CBFB
The protein encoded by this gene is the beta subunit of a heterodimeric core-binding transcription factor belonging to the PEBP2/CBF transcription factor family which master-regulates a host of genes specific to hematopoiesis (e.g., RUNX1) and osteogenesis (e.g., RUNX2). The beta subunit is a non-DNA binding regulatory subunit; it allosterically enhances DNA binding by alpha subunit as the complex binds to the core site of various enhancers and promoters, including murine leukemia virus, polyomavirus enhancer, T-cell receptor enhancers and GM-CSF promoters. Alternative splicing generates two mRNA variants, each encoding a distinct carboxyl terminus. In some cases, a pericentric inversion of chromosome 16 [inv(16)(p13q22)] produces a chimeric transcript consisting of the N terminus of core-binding factor beta in a fusion with the C-terminal portion of the smooth muscle myosin heavy chain 11. This chromosomal rearrangement is associated with acute myeloid leukemia of the M4Eo subtype. Two transcript variants encoding different isoforms have been found for this gene. [provided by RefSeq, Jul 2008]
Function
Forms the heterodimeric complex core-binding factor (CBF) with RUNX family proteins (RUNX1, RUNX2, and RUNX3). RUNX members modulate the transcription of their target genes through recognizing the core consensus binding sequence 5'-TGTGGT-3', or very rarely, 5'-TGCGGT-3', within their regulatory regions via their runt domain, while CBFB is a non-DNA-binding regulatory subunit that allosterically enhances the sequence-specific DNA-binding capacity of RUNX. The heterodimers bind to the core site of a number of enhancers and promoters, including murine leukemia virus, polyomavirus enhancer, T-cell receptor enhancers, LCK, IL3 and GM-CSF promoters.

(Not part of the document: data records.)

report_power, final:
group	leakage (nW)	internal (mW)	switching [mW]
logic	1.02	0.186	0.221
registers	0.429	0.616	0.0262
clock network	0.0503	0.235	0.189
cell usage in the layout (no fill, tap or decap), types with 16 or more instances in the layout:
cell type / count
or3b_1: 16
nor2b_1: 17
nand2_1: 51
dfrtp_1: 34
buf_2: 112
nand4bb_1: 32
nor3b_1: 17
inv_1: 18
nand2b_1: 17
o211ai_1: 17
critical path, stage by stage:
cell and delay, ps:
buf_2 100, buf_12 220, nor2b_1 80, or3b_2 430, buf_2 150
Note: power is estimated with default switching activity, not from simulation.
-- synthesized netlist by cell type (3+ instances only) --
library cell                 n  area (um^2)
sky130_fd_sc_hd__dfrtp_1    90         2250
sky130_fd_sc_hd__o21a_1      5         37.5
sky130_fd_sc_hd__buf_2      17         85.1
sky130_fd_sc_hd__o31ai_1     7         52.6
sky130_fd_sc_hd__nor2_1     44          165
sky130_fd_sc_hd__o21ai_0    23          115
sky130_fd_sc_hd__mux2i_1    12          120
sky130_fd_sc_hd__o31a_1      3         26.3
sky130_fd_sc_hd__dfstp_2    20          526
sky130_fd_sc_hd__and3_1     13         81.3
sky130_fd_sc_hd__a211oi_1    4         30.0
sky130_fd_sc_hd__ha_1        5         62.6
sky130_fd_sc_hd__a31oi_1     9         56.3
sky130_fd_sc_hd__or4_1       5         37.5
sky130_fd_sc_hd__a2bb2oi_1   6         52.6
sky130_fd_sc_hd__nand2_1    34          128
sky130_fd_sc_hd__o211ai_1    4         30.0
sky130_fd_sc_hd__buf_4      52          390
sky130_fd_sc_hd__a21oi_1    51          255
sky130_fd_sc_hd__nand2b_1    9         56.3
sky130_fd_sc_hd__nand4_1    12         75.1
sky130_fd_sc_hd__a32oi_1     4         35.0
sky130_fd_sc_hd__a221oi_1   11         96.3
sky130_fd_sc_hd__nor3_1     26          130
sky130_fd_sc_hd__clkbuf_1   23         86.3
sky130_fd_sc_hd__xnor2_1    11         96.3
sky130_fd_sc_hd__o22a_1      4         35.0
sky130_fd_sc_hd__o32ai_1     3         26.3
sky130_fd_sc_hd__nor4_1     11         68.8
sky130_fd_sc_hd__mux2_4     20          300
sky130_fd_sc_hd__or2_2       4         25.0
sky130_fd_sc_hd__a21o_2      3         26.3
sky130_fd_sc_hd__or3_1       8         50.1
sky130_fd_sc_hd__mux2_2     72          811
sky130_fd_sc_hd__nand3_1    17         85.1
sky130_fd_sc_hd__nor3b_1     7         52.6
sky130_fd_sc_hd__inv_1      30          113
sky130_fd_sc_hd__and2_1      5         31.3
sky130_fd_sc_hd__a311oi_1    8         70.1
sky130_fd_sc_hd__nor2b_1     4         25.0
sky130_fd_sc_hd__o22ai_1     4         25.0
--- config.mk ---
export PLATFORM = sky130hd
export DESIGN_NAME = dxl_translator
export DESIGN_NICKNAME = d
export VERILOG_FILES = /design/src/rtl/dxl_pkg.sv /design/src/rtl/dxl_reg_decode.sv /design/src/rtl/dxl_page_bank.sv /design/src/rtl/dxl_xlate.sv /design/src/rtl/dxl_translator.sv
export SDC_FILE = /design/constraint.sdc
export NUM_CORES = 1
export LEC_CHECK = 0
export ABC_AREA = 1
export BUFFER_PORTS_ARGS = -buffer_cell sky130_fd_sc_hd__buf_2
export CAP_MARGIN = 0
export CELL_PAD_IN_SITES_DETAIL_PLACEMENT = 1
export CELL_PAD_IN_SITES_GLOBAL_PLACEMENT = 1
export CORE_UTILIZATION = 34
export CTS_BUF_LIST = sky130_fd_sc_hd__clkbuf_2 sky130_fd_sc_hd__clkbuf_4 sky130_fd_sc_hd__clkbuf_8
export DETAILED_ROUTE_END_ITERATION = 8
export PLACE_DENSITY_LB_ADDON = 0.1
export SLEW_MARGIN = 0
export SYNTH_ARGS = -nofsm -noshare
export SYNTH_HDL_FRONTEND = slang
export SYNTH_SLANG_ARGS = --single-unit
--- constraint.sdc ---
create_clock -name clk -period 1.8 [get_ports clk]
set_clock_uncertainty 0.2 [all_clocks]
set_input_delay 0.18 -clock clk [delete_from_list [all_inputs] [get_ports clk]]
set_output_delay 0.18 -clock clk [all_outputs]
set_load 0.02 [all_outputs]
--- src/rtl/dxl_pkg.sv ---
package dxl_pkg;

    localparam int VA_W      = 16;
    localparam int PG_W      = 8;
    localparam int RA_W      = 8;
    localparam int NUM_REGS  = 4;
    localparam int SEL_W     = $clog2(NUM_REGS);
    localparam int OFF_W     = VA_W - SEL_W;
    localparam int PA_W      = PG_W + OFF_W;

    localparam logic [PG_W-1:0] REG_PAGE_ID   = 8'd21;
    localparam logic [RA_W-1:0] WIN_BASE_HIGH = 8'd240;
    localparam logic [RA_W-1:0] WIN_BASE_LOW  = 8'd224;

    typedef logic [PG_W-1:0]  frame_t;
    typedef logic [SEL_W-1:0] sel_t;

    typedef struct packed {
        logic hit;
        sel_t idx;
    } dec_t;

    typedef struct packed {
        frame_t             frame;
        logic [OFF_W-1:0]   offset;
    } pa_t;

    function automatic logic [RA_W-1:0] window_base(input logic reloc);
        return reloc ? WIN_BASE_LOW : WIN_BASE_HIGH;
    endfunction

endpackage

--- src/rtl/dxl_reg_decode.sv ---
module dxl_reg_decode
    import dxl_pkg::*;
(
    input  logic                reloc_en,
    input  logic [PG_W-1:0]     reg_page,
    input  logic [RA_W-1:0]     reg_addr,
    output logic [NUM_REGS-1:0] hit_vec,
    output dec_t                dec
);

    logic            page_ok;
    logic [RA_W-1:0] base;

    assign page_ok = (reg_page == REG_PAGE_ID);
    assign base    = window_base(reloc_en);

    // One comparator per frame register against its slot in the live window
    for (genvar g = 0; g < NUM_REGS; g++) begin : g_slot
        assign hit_vec[g] = page_ok && (reg_addr == (base + RA_W'(g)));
    end

    always_comb begin
        dec.hit = |hit_vec;
        dec.idx = '0;
        for (int i = 0; i < NUM_REGS; i++) begin
            if (hit_vec[i]) dec.idx = sel_t'(i);
        end
    end

endmodule

--- src/rtl/dxl_page_bank.sv ---
module dxl_page_bank
    import dxl_pkg::*;
(
    input  logic                     clk,
    input  logic                     rst,
    input  logic [NUM_REGS-1:0]      wr_vec,
    input  frame_t                   wdata,
    input  logic                     rd_en,
    input  sel_t                     rd_idx,
    output frame_t                   rdata,
    output logic [NUM_REGS*PG_W-1:0] bank_flat
);

    for (genvar g = 0; g < NUM_REGS; g++) begin : g_reg
        frame_t q;
        always_ff @(posedge clk) begin
            if (rst)            q <= '0;
            else if (wr_vec[g]) q <= wdata;
        end
        assign bank_flat[g*PG_W +: PG_W] = q;
    end

    assign rdata = rd_en ? bank_flat[rd_idx*PG_W +: PG_W] : '0;

endmodule

--- src/rtl/dxl_xlate.sv ---
module dxl_xlate
    import dxl_pkg::*;
(
    input  logic [VA_W-1:0]          va,
    input  logic                     va_strobe,
    input  logic [NUM_REGS*PG_W-1:0] bank_flat,
    output logic [PA_W-1:0]          pa
);

    sel_t quarter;
    pa_t  xl;

    assign quarter   = va[VA_W-1 -: SEL_W];
    assign xl.frame  = bank_flat[quarter*PG_W +: PG_W];
    assign xl.offset = va[OFF_W-1:0];
    assign pa        = va_strobe ? xl : '0;

endmodule

--- src/rtl/dxl_translator.sv ---
module dxl_translator
    import dxl_pkg::*;
(
    input  logic             clk,
    input  logic             rst,
    input  logic             reloc_en,
    input  logic [7:0]       reg_page,
    input  logic [7:0]       reg_addr,
    input  logic             reg_we,
    input  logic             reg_re,
    input  logic [7:0]       reg_wdata,
    output logic [7:0]       reg_rdata,
    input  logic [15:0]      va,
    input  logic             va_strobe,
    output logic [21:0]      pa
);

    logic [NUM_REGS-1:0]      hit_vec;
    dec_t                     dec;
    logic [NUM_REGS-1:0]      wr_vec;
    logic [NUM_REGS*PG_W-1:0] bank_flat;

    dxl_reg_decode u_dec (
        .reloc_en (reloc_en),
        .reg_page (reg_page),
        .reg_addr (reg_addr),
        .hit_vec  (hit_vec),
        .dec      (dec)
    );

    assign wr_vec = reg_we ? hit_vec : '0;

    dxl_page_bank u_bank (
        .clk       (clk),
        .rst       (rst),
        .wr_vec    (wr_vec),
        .wdata     (reg_wdata),
        .rd_en     (reg_re && dec.hit),
        .rd_idx    (dec.idx),
        .rdata     (reg_rdata),
        .bank_flat (bank_flat)
    );

    dxl_xlate u_xl (
        .va        (va),
        .va_strobe (va_strobe),
        .bank_flat (bank_flat),
        .pa        (pa)
    );

endmodule

==> results of run 1 <==
==> cell usage in the layout, fill, tap and decap left out, types with 5 or more instances in the layout <==
cell           count
dfxtp_1           32
o21ai_1           17
inv_1             63
nand2_4            6
buf_2             58
nor2_1            34
a21oi_1           40
clkbuf_8           7
dlygate4sd3_1      5
nor2_4             6
buf_4             19
a21oi_2            7
inv_2              6
nand2_1           34
nand4_1           19
buf_6             14
nand3_2            5
nand3_1           12
nand3_4            5
o21ai_0           32
==> kinds of logic (layout without fill, tap and decap cells) <==
logic type / Yosys count / count (layout) / share of synthesized area, %
compound gates: 97 / 97 / 23.0
simple gates: 130 / 131 / 31.3
flops: 32 / 32 / 30.3
buf+inv: 83 / 177 / 15.4
==> worst register-to-register path, cell delays in order (launching register included) <==
cell	delay (ns)
dfxtp_1	0.30
inv_1	0.13
a21oi_1	0.08
==> final cells by class <==
cell class	instances	area, um^2	area share, %
Sequential cell	32	641	20.4
Timing Repair Buffer	101	731	23.3
Tap cell	75	93.8	2.99
Multi-Input combinational cell	228	1320	42.0
Inverter	69	259	8.25
Clock buffer	7	96.3	3.07
==> worst min-delay path by stage <==
stage	from	endpoint
floorplan	reg_wdata[0]	u_bank.g_reg[2].q[0]
CTS	reg_wdata[7]	u_bank.g_reg[2].q[7]
global placement	u_bank.g_reg[0].q[2]	u_bank.g_reg[0].q[2]
detailed placement	u_bank.g_reg[0].q[2]	u_bank.g_reg[0].q[2]
finish	reg_wdata[7]	u_bank.g_reg[3].q[7]
global route	reg_wdata[5]	u_bank.g_reg[3].q[5]
==> power by group through the flow <==
stage / clock network, mW / registers, mW / logic [mW]
3_3_place_gp: 0 / 0.724 / 0.262
4_1_cts: 0.630 / 0.708 / 0.283
6_report: 0.614 / 0.708 / 0.314
3_5_place_dp: 0 / 0.724 / 0.268
5_1_grt: 0.660 / 0.707 / 0.343
2_1_floorplan: 0 / 0.724 / 0.142
==> layer usage <==
layer | global-route usage (%) | vias to the layer above | wire length (um)
met3 | 4.72 | 26 | 455
met1 | 29.1 | 1244 | 3300
met5 | 0 | - | 0
li1 | - | 1301 | -
met4 | 12.0 | 0 | 362
met2 | 44.6 | 100 | 4190
==> through the flow <==
step	instances	TNS [ns]
2_1_floorplan	342	0
3_3_place_gp	499	-0.151
3_5_place_dp	499	-0.178
4_1_cts	512	0
5_1_grt	512	-0.660
6_report	512	-0.0648
==> repair_timing <==
item / CTS / global route
setup endpoints to repair: 7 / 8
hold buffers: 5 / 0
gates cloned: 1 / 0
pin swaps: 6 / 21
endpoints found under the hold margin: 8 / 0
resized for setup: 18 / 50
==> flow_summary.rst, run 1 <==
.. list-table::
   :header-rows: 1

   * - Metric
     - Value
   * - Reported max-cap violation count
     - 0
   * - Number of max-slew violations in the final report
     - 0
   * - Cell taking the most area after synthesis
     - dfxtp_1
   * - Average routed wire per standard cell
     - 16.2 um
   * - Initial Util
     - 35.5%
   * - Port-buffer cells
     - 75
   * - Total number of yosys warnings
     - 0
   * - Ranking of synthesized cells by instance count
     - inv_1 (65), a21oi_1 (48), nand2_1 (38), nor2_1 (38)
   * - DRT antenna net count
     - 0
   * - Minimum period implied by the final worst setup slack
     - 1.82 ns
   * - CP endpoint kind
     - output port
   * - Startpoint type of the worst setup path
     - input port
   * - IO Pins
     - 76
   * - Placeable core area
     - 5960 um^2
   * - Switch share
     - 28.2%
   * - Launching point of the worst reg2reg path
     - u_bank.g_reg[0].q[7]
   * - Hold Worst Slack
     - 0.0182 ns
   * - Register-to-register path setup slack
     - 0.97 ns
   * - Chip height
     - 80.9 um
   * - RePlAce Congestion
     - 0.812
   * - Horizontal die dimension
     - 80.9 um
   * - EDFF count, synth
     - 0
   * - Run status
     - finished with violations
   * - Internal power of the cells
     - 1.18 mW
   * - Worst setup path startpoint
     - reg_addr[6]
   * - Hold/Removal Path Class
     - in2reg
   * - Total CTS buffers
     - 5
   * - # diodes
     - 0
   * - DP Area
     - 2700 um^2
   * - Root Buffer
     - clkbuf_8
   * - Fin nets
     - 483
   * - Register area share after synthesis
     - 30.3%
   * - Leakage power
     - 1.47 nW
   * - DRC viols
     - 0
   * - Cell types with the largest area share after synthesis
     - dfxtp_1 (30%), inv_1 (12%), a21oi_1 (11%)
   * - Peak ir drop on the vdd network
     - 0.497 mV
   * - List of cells traversed by the critical path
     - buf_2, nand3_2, inv_1, nand3_1, nor2_2, o21ai_1, buf_4, nand3_1, a21oi_2, buf_4
   * - Most used standard cell by instance count after synthesis
     - inv_1
   * - Slew HR
     - 68.5%
   * - Reg with most FFs
     - u_bank.g.q
   * - H-tree Lvls
     - 2
   * - CP max stage cell
     - nor2_2
   * - Per-cell via count in the routed design
     - 5.22
   * - Total chip power
     - 1.64 mW
   * - Most instantiated flip-flop cell in the synthesis netlist
     - dfxtp_1
   * - HPWL after detailed placement
     - 5660 um
   * - Number of synthesized register bits
     - 32
   * - Global-route wire length before repair
     - 12400 um
   * - Number of iterations in the first detailed-routing pass
     - 7
   * - Worst Hold Path Cells
     - 3
   * - Largest registers ranked by flip-flop count
     - u_bank.g.q (32)
   * - Growth of design area from synthesis to finish
     - 48.5%
   * - Die Area
     - 6540 um^2
   * - Violations in the final reports
     - setup timing
   * - Fillers
     - 806
   * - Share of power burned in the clock network
     - 37.5%
   * - Vias after detailed routing
     - 2671
   * - Worst Setup Slack, final
     - -0.0247 ns
   * - Clock latency reported for the late side of the worst-skew pair
     - 0.28 ns
   * - Worst setup endpoint
     - reg_rdata[6]
   * - Number of standard-cell rows in the floorplan
     - 28
   * - Number of logic stages on the critical path including buffering
     - 10
   * - Unrepaired setup endpoints after global routing
     - true
   * - Fraction of synthesized cell area taken by the top area cell type
     - 30.3%
   * - CP Data Arrival Time
     - 1.44 ns
   * - Relative contribution of combinational cells to total power
     - 19.2%
   * - Reg power frac
     - 43.3%
   * - Share of cells above drive strength 1
     - 33.6%
   * - Maximum clock frequency
     - 548 MHz
   * - FF-to-FF End
     - u_bank.g_reg[0].q[7]
   * - TritonCTS clock tree
     - yes
   * - Count of final setup violators
     - 5
   * - GRT Total Usage
     - 25.2%
   * - Distinct cell type count after synthesis
     - 20
   * - Number of violations reported at the end of detailed-routing iteration 0
     - 81
   * - Number of instances in the synthesized netlist
     - 342
   * - Remaining global-route overflow
     - 0
   * - Buf+Inv Stages, Crit Path
     - 4
   * - Number of global-route vias before repair
     - 2562
   * - Psw
     - 461 uW
   * - Netlist area before placement
     - 2110 um^2
   * - Final wirelength
     - 8310 um
   * - Per-instance average area after synthesis
     - 6.18 um^2
   * - Crit path max-delay family
     - simple AND/OR/NAND/NOR gates
   * - Tightest Pin Transition
     - 0.472 ns
   * - Post-synthesis async set-or-reset flop share
     - 0%
   * - Max Root-Sink Buffers
     - 2
   * - Post-Synthesis Net Count
     - 388
   * - Critical path class
     - in2out
   * - Largest net degree at the start of global routing
     - 33
   * - Post-Place Worst Slack
     - -0.117 ns
   * - CTS clk-pin slew, worst paths
     - 0.07 ns
   * - Required time at the endpoint of the critical path
     - 1.42 ns
   * - Post-layout utilization of the core
     - 52.7%
   * - Crit path largest cell delay
     - 0.23 ns
   * - Antenna violations before repair
     - 0
   * - Largest register FFs
     - 32
   * - Final Cell Area
     - 3140 um^2
   * - Final hold violations
     - 0
   * - Depth of the worst register-to-register path
     - 2
   * - Worst Path Max Fanout
     - 8
   * - Crit share post-route
     - 101%
   * - PD cells
     - 521 nW/um^2
   * - Total setup buffers inserted after CTS
     - 0
   * - CTS sink count
     - 32
Note: power is estimated with default switching activity, not from simulation.
==> inputs of run 2 (changes only) <==
==> constraint.sdc (replaced) <==
create_clock -name clk -period 1.86 [get_ports clk]
set_clock_uncertainty 0.2 [all_clocks]
set_input_delay 0.465 -clock clk [delete_from_list [all_inputs] [get_ports clk]]
set_output_delay 0.465 -clock clk [all_outputs]
set_load 0.02 [all_outputs]
==> flow_summary.rst, run 2 (synthesized netlist as in run 1, its figures left out) <==
.. list-table::
   :header-rows: 1

   * - Metric
     - Value
   * - Run status
     - finished with violations
   * - Violations in the final reports
     - setup timing
   * - H-tree Lvls
     - 2
   * - Number of iterations in the first detailed-routing pass
     - 4
   * - CTS clk-pin slew, worst paths
     - 0.06 ns
   * - Horizontal die dimension
     - 80.9 um
   * - # diodes
     - 0
   * - Worst Setup Slack, final
     - -0.498 ns
   * - DRT antenna net count
     - 0
   * - Maximum clock frequency
     - 424 MHz
   * - Total CTS buffers
     - 5
   * - HPWL after detailed placement
     - 5890 um
   * - Post-layout utilization of the core
     - 58.6%
   * - CTS sink count
     - 32
   * - Number of global-route vias before repair
     - 2547
   * - Antenna violations before repair
     - 0
   * - Leading cell type in the layout, fill and taps excluded
     - buf_2
   * - DRC viols
     - 0
   * - IO Pins
     - 76
   * - PD cells
     - 469 nW/um^2
   * - Crit share post-route
     - 127%
   * - Final Cell Area
     - 3490 um^2
   * - Number of placed instances, taps included
     - 504
   * - Hold/Removal Path Class
     - in2reg
   * - Initial Util
     - 35.5%
   * - Post-route non-filler standard cell count
     - 515
   * - Leakage power
     - 1.55 nW
   * - Startpoint type of the worst setup path
     - input port
   * - Global-route wire length before repair
     - 12300 um
   * - RePlAce Congestion
     - 0.806
   * - Unrepaired setup endpoints after global routing
     - true
   * - Quantity of hold-fixing buffers added after cts
     - 0
   * - Growth of design area from synthesis to finish
     - 65.1%
   * - Remaining global-route overflow
     - 0
   * - Vias after detailed routing
     - 2733
   * - TritonCTS clock tree
     - yes
   * - Register cell area after layout
     - 651 um^2
   * - Reported max-cap violation count
     - 0
   * - Area occupied by multi-input gates
     - 1510 um^2
   * - Largest register FFs
     - 32
   * - DP Area
     - 2910 um^2
   * - Number of violations reported at the end of detailed-routing iteration 0
     - 126
   * - Largest registers ranked by flip-flop count
     - u_bank.g.q (32)
   * - Die Area
     - 6540 um^2
   * - Required time at the endpoint of the critical path
     - 1.19 ns
   * - Fillers
     - 781
   * - Chip height
     - 80.9 um
   * - Port-buffer cells
     - 75
   * - Average routed wire per standard cell
     - 16.8 um
   * - Slew HR
     - 75.6%
   * - Largest net degree at the start of global routing
     - 33
   * - Placeable core area
     - 5960 um^2
   * - CP Data Arrival Time
     - 1.69 ns
   * - Clock latency reported for the late side of the worst-skew pair
     - 0.28 ns
   * - GRT Total Usage
     - 25.0%
   * - Worst Path Max Fanout
     - 8
   * - Number of max-slew violations in the final report
     - 0
   * - Final wirelength
     - 8640 um
   * - CP endpoint kind
     - output port
   * - Post-Place Worst Slack
     - -0.558 ns
   * - Share of cells above drive strength 1
     - 49.1%
   * - Commonest cells after routing, fill and taps aside
     - buf_2 (52), inv_1 (49), nor2_1 (36)
   * - Critical path class
     - in2out
   * - Tightest Pin Transition
     - 0.365 ns
   * - Final hold violations
     - 0
   * - Count of final setup violators
     - 23
   * - Reg with most FFs
     - u_bank.g.q
   * - Number of standard-cell rows in the floorplan
     - 28
   * - Max Root-Sink Buffers
     - 2
   * - Fin nets
     - 486
   * - Root Buffer
     - clkbuf_8
   * - Per-cell via count in the routed design
     - 5.31
   * - Peak ir drop on the vdd network
     - 0.660 mV
   * - Minimum period implied by the final worst setup slack
     - 2.36 ns
-- run 2: cell count changes in the layout (fill, tap and decap cells not counted), moves of 5 or more --
cell,change
inv_2,+7
dfxtp_2,+8
o21ai_0,-16
o21ai_2,+12
a21oi_1,-22
a21oi_2,+17
buf_2,-6
inv_1,-14
a21oi_4,+5
dfxtp_1,-8
dlygate4sd3_1,-5
-- run 2: per-layer routing --
layer / vias to the layer above / wire (um) / global-route usage [%]
met1: 1299 / 3410 / 27.6
met4: 0 / 282 / 10.2
met2: 108 / 4380 / 46.8
met5: - / 0 / 0
li1: 1304 / - / -
met3: 22 / 568 / 4.27
-- run 2: what timing repair did --
item,CTS,global route
endpoints found under the setup margin,16,24
pin swaps,26,25
buffers inserted,1,1
endpoints found under the hold margin,0,0
cloned,2,0
gates resized for setup,97,43
-- run 2: area by class of cell --
type,instances,area share [%]
flip-flops and latches,32,18.6
well taps,75,2.69
repair buffers,104,24.1
inverters,69,8.42
clock buffers,7,2.76
multi-input cells,228,43.4
-- run 2: final timing paths --
kind / startpoint / end / slack, ns / cells past startpoint
worst max-delay path: reloc_en / reg_rdata[5] / -0.50 / 10
worst min-delay path: reg_wdata[5] / u_bank.g_reg[2].q[5] / 0.27 / 3
worst max register to register: u_bank.g_reg[0].q[5] / u_bank.g_reg[0].q[5] / 0.90 / 2
worst min register to register: u_bank.g_reg[2].q[5] / u_bank.g_reg[2].q[5] / 0.27 / 2
-- run 2: stage by stage --
| stage | hold slack [ns] | setup TNS, ns | total power, mW |
|---|---|---|---|
| floorplan | 0.240 | -2.45 | 0.864 |
| global placement | 0.266 | -7.28 | 0.989 |
| detailed placement | 0.275 | -9.78 | 0.997 |
| CTS | 0.264 | -3.61 | 1.61 |
| global route | 0.283 | -5.82 | 1.71 |
| finish | 0.266 | -4.27 | 1.64 |
-- run 2: power breakdown --
part	switching (mW)	internal [mW]	leakage, nW	total [mW]
clock network	0.247	0.329	0.0503	0.576
logic	0.210	0.166	1.24	0.376
registers	0.00000868	0.685	0.262	0.685
total	0.457	1.18	1.55	1.64
-- run 2: worst max-delay path, stage by stage --
cell     delay, ns
buf_2         0.15
inv_4         0.05
nand2_4       0.06
nand2_4       0.07
nor2_8        0.20
nand3_4       0.17
nand2_1       0.13
nand3_1       0.10
a21oi_2       0.17
buf_6         0.14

CBF complexes repress ZBTB7B transcription factor during cytotoxic (CD8+) T cell development. They bind to RUNX-binding sequence within the ZBTB7B locus acting as transcriptional silencer and allowing for cytotoxic T cell differentiation.
Biological Process
Cell maturation Source: Ensembl
Definitive hemopoiesis Source: Ensembl
Lymphocyte differentiation Source: Ensembl
Myeloid cell differentiation Source: Ensembl
Negative regulation of CD4-positive, alpha-beta T cell differentiation Source: UniProtKB
Negative regulation of transcription by RNA polymerase II Source: UniProtKB
Osteoblast differentiation Source: Ensembl
Positive regulation of CD8-positive, alpha-beta T cell differentiation Source: UniProtKB
Positive regulation of transcription by RNA polymerase II Source: Ensembl
Protein polyubiquitination Source: CACAO
Regulation of B cell receptor signaling pathway Source: Reactome
Regulation of bicellular tight junction assembly Source: Reactome
Regulation of cytokine-mediated signaling pathway Source: Reactome
Regulation of hematopoietic stem cell differentiation Source: Reactome
Regulation of intracellular estrogen receptor signaling pathway Source: Reactome
Regulation of keratinocyte differentiation Source: Reactome
Regulation of megakaryocyte differentiation Source: Reactome
Regulation of myeloid cell differentiation Source: Reactome
Regulation of regulatory T cell differentiation Source: Reactome
Regulation of transcription by RNA polymerase II Source: GO_Central
Regulation of transcription initiation from RNA polymerase II promoter Source: Reactome
Regulation of Wnt signaling pathway Source: Reactome
Transcription by RNA polymerase II Source: ProtInc
Cellular Location
Nucleus
Involvement in disease
A chromosomal aberration involving CBFB is associated with acute myeloid leukemia of M4EO subtype. Pericentric inversion inv(16)(p13;q22). The inversion produces a fusion protein that consists of the 165 N-terminal residues of CBF-beta (PEPB2) with the tail region of MYH11.